The battle between good and evil is usually the center-point of supernatural thrillers like this one. However, A Dark Song takes a different approach to the topic, which in returns makes for a more original plot progression. Instead of combating evil entities, the two main characters are inviting them into their home, trying to prove that they are worthy enough of continuing to the next part in the ritual. The entities become more sleepless and lash out as it continues and the humans can only stand strong in their faith that something better lies at the end of this long journey. As the characters embark on their nightmarish trip, the viewer will go on a trip with them – they’ll have no choice. The unseen presence in A Dark Song will literally come alive for the viewer and leave them wondering if they’re being watched, too. And I’d like to say that I’m happy that the occult material was treated in such a brave and respectful way. No traditional Hollywood back-breaks or spinning heads were used here. The journey and the threat of realism will be enough to scare you.

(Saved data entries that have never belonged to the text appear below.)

--- src/rtl/systolic_skew_feeder.sv ---
// systolic_skew_feeder
//   Buffers one tile of DEPTH vectors of WIDTH lanes, then emits it diagonally
//   skewed (lane j delayed j beats) so wavefronts enter the systolic array
//   aligned. LOAD and FEED phases alternate and never overlap.
//   Optional build macro: FEEDER_STALL_EN adds the out_ready back-pressure port.
module systolic_skew_feeder #(
   parameter int WIDTH = 8,
   parameter int DEPTH = 8
) (
   input  logic             clk,
   input  logic             rst_n,
   input  logic             in_valid,
   output logic             in_ready,
   input  logic [WIDTH-1:0] in_data,
   output logic             out_valid,
   output logic [WIDTH-1:0] out_data,
   output logic             out_first,
   output logic             out_last
`ifdef FEEDER_STALL_EN
   ,
   input  logic             out_ready
`endif
);

   localparam int BEATS = DEPTH + WIDTH - 1;
   localparam int LCW   = (DEPTH > 1) ? $clog2(DEPTH) : 1;
   localparam int BCW   = (BEATS > 1) ? $clog2(BEATS) : 1;

   localparam logic [LCW-1:0] LOAD_LAST = LCW'(DEPTH - 1);
   localparam logic [BCW-1:0] BEAT_LAST = BCW'(BEATS - 1);

   localparam logic [0:0] S_LOAD = 1'b0;
   localparam logic [0:0] S_FEED = 1'b1;

   logic [0:0]       r_state;
   logic [LCW-1:0]   r_load_cnt;
   logic [BCW-1:0]   r_beat_cnt;
   logic [WIDTH-1:0] r_buf [DEPTH];

   logic             w_load_hs;
   logic             w_load_done;
   logic             w_consume;
   logic             w_feed_done;
   logic [BCW-1:0]   w_beat_t;
   logic [WIDTH-1:0] w_buf_eff [DEPTH];
   logic [WIDTH-1:0] w_beat;

   assign in_ready    = (r_state == S_LOAD);
   assign w_load_hs   = in_valid && in_ready;
   assign w_load_done = w_load_hs && (r_load_cnt == LOAD_LAST);

`ifdef FEEDER_STALL_EN
   assign w_consume   = (r_state == S_FEED) && out_valid && out_ready;
`else
   assign w_consume   = (r_state == S_FEED);
`endif

   assign w_feed_done = w_consume && (r_beat_cnt == BEAT_LAST);

   // Index of the beat that will be visible after the next edge: beat 0 when
   // the tile completes, otherwise the successor of the current beat.
   assign w_beat_t    = (r_state == S_FEED) ? r_beat_cnt + 1'b1 : '0;

   // Tile view including the vector being written this cycle, so beat 0 can be
   // registered on the same edge as the final load.
   always_comb begin
      // NOTE: every always_comb output gets a default first so no latch is inferred.
      for (int k = 0; k < DEPTH; k++) begin
         w_buf_eff[k] = r_buf[k];
      end
      if (w_load_hs) begin
         w_buf_eff[r_load_cnt] = in_data;
      end
   end

   // Skewed beat t: lane j carries vector (t-j) when that vector exists, else 0.
   always_comb begin
      w_beat = '0;
      for (int j = 0; j < WIDTH; j++) begin
         for (int k = 0; k < DEPTH; k++) begin
            if (w_beat_t == BCW'(k + j)) begin
               w_beat[j] = w_buf_eff[k][j];
            end
         end
      end
   end

   // Tile buffer write on each load handshake.
   always_ff @(posedge clk) begin
      // NOTE: the buffer has no reset; its contents are only read after a full tile is loaded.
      if (rst_n && w_load_hs) begin
         r_buf[r_load_cnt] <= in_data;
      end
   end

   // Phase control, counters and registered output beat.
   always_ff @(posedge clk) begin
      // NOTE: sequential state uses non-blocking assignments so all registers update together.
      if (!rst_n) begin
         r_state    <= S_LOAD;
         r_load_cnt <= '0;
         r_beat_cnt <= '0;
         out_valid  <= 1'b0;
         out_data   <= '0;
         out_first  <= 1'b0;
         out_last   <= 1'b0;
      end else if (r_state == S_LOAD) begin
         if (w_load_done) begin
            r_state    <= S_FEED;
            r_load_cnt <= '0;
            r_beat_cnt <= w_beat_t;
            out_valid  <= 1'b1;
            out_data   <= w_beat;
            out_first  <= 1'b1;
            out_last   <= (w_beat_t == BEAT_LAST);
         end else if (w_load_hs) begin
            r_load_cnt <= r_load_cnt + 1'b1;
         end
      end else begin
         if (w_feed_done) begin
            r_state    <= S_LOAD;
            r_beat_cnt <= '0;
            out_valid  <= 1'b0;
            out_data   <= '0;
            out_first  <= 1'b0;
            out_last   <= 1'b0;
         end else if (w_consume) begin
            r_beat_cnt <= w_beat_t;
            out_data   <= w_beat;
            out_first  <= 1'b0;
            out_last   <= (w_beat_t == BEAT_LAST);
         end
      end
   end

endmodule

--- config.mk ---
export PLATFORM = sky130hd
export DESIGN_NAME = systolic_skew_feeder
export DESIGN_NICKNAME = d
export VERILOG_FILES = /design/src/rtl/systolic_skew_feeder.sv
export SDC_FILE = /design/constraint.sdc
export NUM_CORES = 1
export LEC_CHECK = 0
export ABC_AREA = 1
export BUFFER_PORTS_ARGS = -buffer_cell sky130_fd_sc_hd__buf_2
export CORE_UTILIZATION = 48
export CTS_CLUSTER_SIZE = 20
export DETAILED_ROUTE_END_ITERATION = 16
export PLACE_DENSITY = 0.68
export REMOVE_ABC_BUFFERS = 1
export SLEW_MARGIN = 30
export SYNTH_ARGS = -nofsm -noshare
export SYNTH_HDL_FRONTEND = slang
export SYNTH_SLANG_ARGS = --single-unit
export TNS_END_PERCENT = 5
--- constraint.sdc ---
create_clock -name clk -period 1.95 [get_ports clk]
set_input_delay 0 -clock clk [delete_from_list [all_inputs] [get_ports clk]]
set_output_delay 0 -clock clk [all_outputs]
set_load 0.02 [all_outputs]
==> results of run 1 <==
-- cells in the mapped netlist --
library cell	instances
a21oi_1	36
buf_4	1
edfxtp_1	64
nand2_2	2
clkinv_1	1
nand3_1	26
nand4_1	7
inv_4	4
mux2_2	3
nand2_1	155
nor2_4	7
clkbuf_1	3
dfxtp_1	19
a31oi_1	1
nor3_1	2
buf_2	4
nor2_1	36
a211oi_1	2
o21ai_0	17
buf_6	3
nand3_2	4
buf_1	1
nand2_4	2
nand3_4	1
nor2_8	3
inv_1	27
o211ai_1	5
nor2_2	5
ha_1	4
inv_2	8
o21ai_1	12
a21oi_2	2
-- state kept, by name, indices dropped and copies added, names as in the netlist --
register	cells
out_data	8
r_beat_cnt	4
out_first	1
r_state	1
r_load_cnt	3
out_valid	1
out_last	1
r_buf	64
-- worst paths after layout --
kind,from,to,slack (ps),cells after the start
worst max-delay path,r_beat_cnt[1]$_SDFFE_PN0P_,out_data[1]$_SDFFE_PN0P_,-50,17
worst min-delay path,in_data[4],r_buf[7][4]$_DFFE_PP_,-5,1
worst max register to register,r_beat_cnt[1]$_SDFFE_PN0P_,out_data[1]$_SDFFE_PN0P_,-50,17
worst min register to register,out_valid$_SDFFE_PN0P_,out_valid$_SDFFE_PN0P_,470,2
-- kinds of logic after synthesis --
logic type      Yosys count
compound gates           75
buf+inv                  52
fa+ha+maj                 4
flops                    83
simple gates            250
mux                       3
-- routing by layer --
layer | share of wire [%] | vias up | wire length (µm) | track usage, %
li1 | - | 1766 | - | -
met1 | 45 | 1689 | 5250 | 36.6
met2 | 48 | 105 | 5550 | 45.0
met3 | 4.2 | 21 | 481 | 4.31
met4 | 2.6 | 0 | 306 | 10.3
met5 | 0 | - | 0 | 0
-- cell type report --
type,instances,area [µm²]
fill,688,2950
clock inverter,4,55.1
timing repair buffer,97,731
sequential,83,2310
multi-input combinational,332,1810
clock buffer,12,166
inverter,40,175
tap,105,131
-- stage by stage --
step | cells | setup slack [ps] | util [%] | setup TNS (ps)
6_report | 673 | -49.2 | 64.6 | -123
3_5_place_dp | 637 | -208 | 57.4 | -1230
2_1_floorplan | 455 | -87.0 | - | -859
3_3_place_gp | 637 | -198 | 57.4 | -794
4_1_cts | 660 | -91.2 | 61.7 | -222
5_1_grt | 673 | -184 | 64.6 | -1150
-- repair_timing --
| item | CTS | global route |
|---|---|---|
| setup buffers | 3 | 12 |
| endpoints found under the setup margin | 13 | 10 |
| endpoints found under the hold margin | 24 | 4 |
| hold buffers | 4 | 1 |
| pin swaps | 9 | 17 |
| resized for setup | 20 | 42 |
| cloned | 0 | 0 |
-- power by group through the flow --
stage                     Sequential [mW]  Combinational, mW  Clock [mW]
after global routing                 1.93              0.256        1.46
after CTS                            1.93              0.225        1.40
after detailed placement             1.98              0.216           0
after floorplan                      1.98              0.106           0
after global placement               1.97              0.214           0
final                                1.93              0.232        1.39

A Dark Song should be a contender for every best picture and best cinematography award that 2017 has to offer. It was that good. It’s the perfect stormy night feature that will leave you shaken long after the credits roll. I’m thrilled to see that originality and passion and creativity still exist in the entertainment industry and A Dark Song is that testimate. Thank you to the producers and everyone involved for choosing to showcase this in the realms of science fiction and horror. I can’t rave about this movie enough, every aspect is worthy of praise and recognition. It’s so invigorating and frightening at the same time and so expertly produced. Do you remember how those first supernatural flicks like Poltergeist scared you back in the 80’s? A Dark Song is going to have the same effect and I believe it’ll still hold up years from now. The bar has been raised, folks. Check it out when you get the chance! Final Score: 9 out of 10.